**** MATERIAL FOR THIS EXERCISE
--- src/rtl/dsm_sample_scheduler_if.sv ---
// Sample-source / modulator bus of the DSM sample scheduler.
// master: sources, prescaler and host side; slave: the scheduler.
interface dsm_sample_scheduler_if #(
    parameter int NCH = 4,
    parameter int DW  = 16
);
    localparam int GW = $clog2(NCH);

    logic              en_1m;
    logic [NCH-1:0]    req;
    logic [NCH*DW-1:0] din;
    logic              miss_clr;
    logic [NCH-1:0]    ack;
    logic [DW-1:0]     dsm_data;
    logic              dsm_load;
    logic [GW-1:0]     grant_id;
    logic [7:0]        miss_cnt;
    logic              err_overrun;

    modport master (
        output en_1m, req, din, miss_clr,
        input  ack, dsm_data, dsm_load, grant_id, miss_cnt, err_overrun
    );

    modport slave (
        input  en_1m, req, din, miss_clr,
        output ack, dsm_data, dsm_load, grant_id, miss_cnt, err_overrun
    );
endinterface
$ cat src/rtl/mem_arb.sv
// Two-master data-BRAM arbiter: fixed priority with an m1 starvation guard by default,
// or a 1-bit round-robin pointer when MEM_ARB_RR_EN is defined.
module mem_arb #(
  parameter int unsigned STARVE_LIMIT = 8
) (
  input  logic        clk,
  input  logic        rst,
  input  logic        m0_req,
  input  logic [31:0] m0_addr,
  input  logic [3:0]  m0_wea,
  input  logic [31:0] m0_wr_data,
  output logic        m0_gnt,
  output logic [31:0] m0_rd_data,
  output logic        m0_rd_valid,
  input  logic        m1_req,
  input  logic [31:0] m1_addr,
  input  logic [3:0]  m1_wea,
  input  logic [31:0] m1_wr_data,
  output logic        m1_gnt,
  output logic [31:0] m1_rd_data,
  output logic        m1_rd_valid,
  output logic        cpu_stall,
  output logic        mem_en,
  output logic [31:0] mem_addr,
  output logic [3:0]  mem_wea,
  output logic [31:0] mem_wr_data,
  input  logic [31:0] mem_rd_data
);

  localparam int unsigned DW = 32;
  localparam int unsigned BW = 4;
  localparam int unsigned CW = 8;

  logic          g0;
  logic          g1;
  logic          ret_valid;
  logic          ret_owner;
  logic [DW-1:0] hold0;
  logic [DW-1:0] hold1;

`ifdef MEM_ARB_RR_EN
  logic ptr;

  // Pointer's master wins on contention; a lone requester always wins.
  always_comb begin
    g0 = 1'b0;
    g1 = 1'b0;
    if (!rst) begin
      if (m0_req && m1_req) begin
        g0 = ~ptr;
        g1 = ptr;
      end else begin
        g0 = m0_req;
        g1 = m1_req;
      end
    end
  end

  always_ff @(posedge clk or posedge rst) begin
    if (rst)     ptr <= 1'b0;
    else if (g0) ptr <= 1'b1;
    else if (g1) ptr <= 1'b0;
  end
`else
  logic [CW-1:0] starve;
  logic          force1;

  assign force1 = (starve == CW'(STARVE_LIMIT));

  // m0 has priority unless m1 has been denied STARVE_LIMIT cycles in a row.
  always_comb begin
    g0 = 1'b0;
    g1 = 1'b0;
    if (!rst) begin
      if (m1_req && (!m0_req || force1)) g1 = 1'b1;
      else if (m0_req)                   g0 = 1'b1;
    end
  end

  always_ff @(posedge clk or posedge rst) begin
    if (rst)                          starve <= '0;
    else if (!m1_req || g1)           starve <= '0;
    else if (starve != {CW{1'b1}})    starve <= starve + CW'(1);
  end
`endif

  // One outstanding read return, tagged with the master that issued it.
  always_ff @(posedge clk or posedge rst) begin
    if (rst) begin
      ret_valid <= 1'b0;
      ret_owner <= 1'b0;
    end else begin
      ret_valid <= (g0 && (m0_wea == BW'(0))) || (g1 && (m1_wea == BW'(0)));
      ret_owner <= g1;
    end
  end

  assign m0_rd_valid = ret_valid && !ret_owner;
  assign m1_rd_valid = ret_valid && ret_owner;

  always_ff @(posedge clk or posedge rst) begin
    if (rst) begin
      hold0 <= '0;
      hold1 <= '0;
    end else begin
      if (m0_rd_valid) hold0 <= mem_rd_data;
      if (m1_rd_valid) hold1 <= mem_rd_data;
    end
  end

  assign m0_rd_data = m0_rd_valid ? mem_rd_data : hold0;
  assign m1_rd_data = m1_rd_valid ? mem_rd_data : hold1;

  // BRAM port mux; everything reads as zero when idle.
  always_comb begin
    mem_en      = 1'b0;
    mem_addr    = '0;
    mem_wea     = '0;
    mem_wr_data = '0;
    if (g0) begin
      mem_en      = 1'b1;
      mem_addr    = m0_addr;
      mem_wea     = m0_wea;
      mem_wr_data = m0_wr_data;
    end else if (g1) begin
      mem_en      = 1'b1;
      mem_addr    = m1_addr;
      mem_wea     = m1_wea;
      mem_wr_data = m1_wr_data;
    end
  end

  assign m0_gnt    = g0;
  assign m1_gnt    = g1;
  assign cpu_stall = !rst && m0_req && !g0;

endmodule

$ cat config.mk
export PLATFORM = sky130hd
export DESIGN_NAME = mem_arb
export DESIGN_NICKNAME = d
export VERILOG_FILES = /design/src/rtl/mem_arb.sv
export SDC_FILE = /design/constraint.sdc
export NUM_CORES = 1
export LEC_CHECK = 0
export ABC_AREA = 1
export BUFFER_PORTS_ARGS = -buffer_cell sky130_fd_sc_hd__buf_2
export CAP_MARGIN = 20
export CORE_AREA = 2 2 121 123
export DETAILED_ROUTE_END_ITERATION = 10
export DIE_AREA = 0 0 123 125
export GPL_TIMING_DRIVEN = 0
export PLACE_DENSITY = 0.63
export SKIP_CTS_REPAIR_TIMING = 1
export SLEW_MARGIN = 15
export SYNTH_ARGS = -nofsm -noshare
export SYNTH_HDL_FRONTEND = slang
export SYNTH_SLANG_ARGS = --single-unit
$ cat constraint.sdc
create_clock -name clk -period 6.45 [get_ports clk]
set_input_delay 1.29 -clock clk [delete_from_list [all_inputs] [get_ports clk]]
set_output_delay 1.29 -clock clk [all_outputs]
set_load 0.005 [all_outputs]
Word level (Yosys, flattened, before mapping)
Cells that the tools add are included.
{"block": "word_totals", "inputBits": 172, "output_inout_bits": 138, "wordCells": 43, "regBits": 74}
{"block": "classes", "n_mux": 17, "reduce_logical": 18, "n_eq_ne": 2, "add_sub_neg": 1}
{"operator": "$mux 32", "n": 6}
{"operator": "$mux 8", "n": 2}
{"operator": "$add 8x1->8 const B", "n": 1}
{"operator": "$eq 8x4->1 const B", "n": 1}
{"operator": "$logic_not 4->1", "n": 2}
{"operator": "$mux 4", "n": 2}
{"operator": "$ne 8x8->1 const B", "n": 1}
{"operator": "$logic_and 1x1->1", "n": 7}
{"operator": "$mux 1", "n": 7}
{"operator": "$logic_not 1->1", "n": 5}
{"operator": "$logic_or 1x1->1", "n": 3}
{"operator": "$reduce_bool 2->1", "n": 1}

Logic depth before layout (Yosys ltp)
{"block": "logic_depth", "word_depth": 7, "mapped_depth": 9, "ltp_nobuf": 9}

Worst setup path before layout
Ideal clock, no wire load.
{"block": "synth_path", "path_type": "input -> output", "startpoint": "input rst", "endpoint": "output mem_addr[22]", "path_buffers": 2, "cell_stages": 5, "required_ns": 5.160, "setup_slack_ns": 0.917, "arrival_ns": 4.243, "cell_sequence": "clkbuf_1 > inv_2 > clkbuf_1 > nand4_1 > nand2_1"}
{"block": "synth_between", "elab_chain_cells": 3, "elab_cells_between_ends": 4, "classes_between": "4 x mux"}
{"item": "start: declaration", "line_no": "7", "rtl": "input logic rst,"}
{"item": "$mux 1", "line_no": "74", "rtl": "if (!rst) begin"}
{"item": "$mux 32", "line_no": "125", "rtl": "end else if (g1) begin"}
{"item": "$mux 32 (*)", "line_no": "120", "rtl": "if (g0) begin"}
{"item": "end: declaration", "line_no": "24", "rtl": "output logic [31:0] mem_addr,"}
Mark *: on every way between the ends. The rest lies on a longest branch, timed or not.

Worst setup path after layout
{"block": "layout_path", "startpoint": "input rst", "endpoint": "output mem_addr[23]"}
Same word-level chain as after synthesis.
********
Copy out, word for word, the part of the entries above that begins at the line with "cycles in a row." and ends at the line with "assign m1_rd_valid = ret_valid", including both.

  // m0 has priority unless m1 has been denied STARVE_LIMIT cycles in a row.
  always_comb begin
    g0 = 1'b0;
    g1 = 1'b0;
    if (!rst) begin
      if (m1_req && (!m0_req || force1)) g1 = 1'b1;
      else if (m0_req)                   g0 = 1'b1;
    end
  end

  always_ff @(posedge clk or posedge rst) begin
    if (rst)                          starve <= '0;
    else if (!m1_req || g1)           starve <= '0;
    else if (starve != {CW{1'b1}})    starve <= starve + CW'(1);
  end
`endif

  // One outstanding read return, tagged with the master that issued it.
  always_ff @(posedge clk or posedge rst) begin
    if (rst) begin
      ret_valid <= 1'b0;
      ret_owner <= 1'b0;
    end else begin
      ret_valid <= (g0 && (m0_wea == BW'(0))) || (g1 && (m1_wea == BW'(0)));
      ret_owner <= g1;
    end
  end

  assign m0_rd_valid = ret_valid && !ret_owner;
  assign m1_rd_valid = ret_valid && ret_owner;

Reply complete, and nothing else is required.